File: config.mk
export PLATFORM = sky130hd
export DESIGN_NAME = button_event_filter
export DESIGN_NICKNAME = d
export VERILOG_FILES = /design/src/rtl/button_event_pkg.sv /design/src/rtl/debounce_filter.sv /design/src/rtl/button_event_filter.sv
export SDC_FILE = /design/constraint.sdc
export NUM_CORES = 1
export LEC_CHECK = 0
export ABC_AREA = 1
export CELL_PAD_IN_SITES_DETAIL_PLACEMENT = 2
export CELL_PAD_IN_SITES_GLOBAL_PLACEMENT = 2
export CORE_MARGIN = 3
export CORE_UTILIZATION = 30
export DETAILED_ROUTE_END_ITERATION = 8
export PLACE_DENSITY = 0.76
export SYNTH_ARGS = -nofsm -noshare
export SYNTH_HDL_FRONTEND = slang
export SYNTH_SLANG_ARGS = --single-unit
File: constraint.sdc
create_clock -name i_Clk -period 1.95 [get_ports i_Clk]
set_input_delay 0.585 -clock i_Clk [delete_from_list [all_inputs] [get_ports i_Clk]]
set_output_delay 0.585 -clock i_Clk [all_outputs]
set_load 0.005 [all_outputs]
File: src/rtl/button_event_pkg.sv
// Shared button IDs, combo FSM encoding and a small priority helper for the button event filter.
package button_event_pkg;

  localparam logic [1:0] BTN_ID_1 = 2'd0;
  localparam logic [1:0] BTN_ID_2 = 2'd1;
  localparam logic [1:0] BTN_ID_3 = 2'd2;
  localparam logic [1:0] BTN_ID_4 = 2'd3;

  localparam int unsigned NUM_BUTTONS = 4;

  typedef enum logic [1:0] {
    C_IDLE   = 2'd0,
    C_ACTIVE = 2'd1,
    C_DRAIN  = 2'd2
  } combo_state_e;

  // Index of the lowest set bit; BTN_ID_1 when the mask is empty.
  function automatic logic [1:0] lowest_idx(input logic [NUM_BUTTONS-1:0] mask);
    logic [1:0] idx;
    idx = BTN_ID_1;
    for (int i = NUM_BUTTONS - 1; i >= 0; i--) begin
      if (mask[i]) idx = 2'(i);
    end
    return idx;
  endfunction

endpackage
###
*Goal of the exercise*.
The answer should consist of every line from the listing above that includes the word "localparam".

*Exercise answer*.
  localparam logic [1:0] BTN_ID_1 = 2'd0;
  localparam logic [1:0] BTN_ID_2 = 2'd1;
  localparam logic [1:0] BTN_ID_3 = 2'd2;
  localparam logic [1:0] BTN_ID_4 = 2'd3;
  localparam int unsigned NUM_BUTTONS = 4;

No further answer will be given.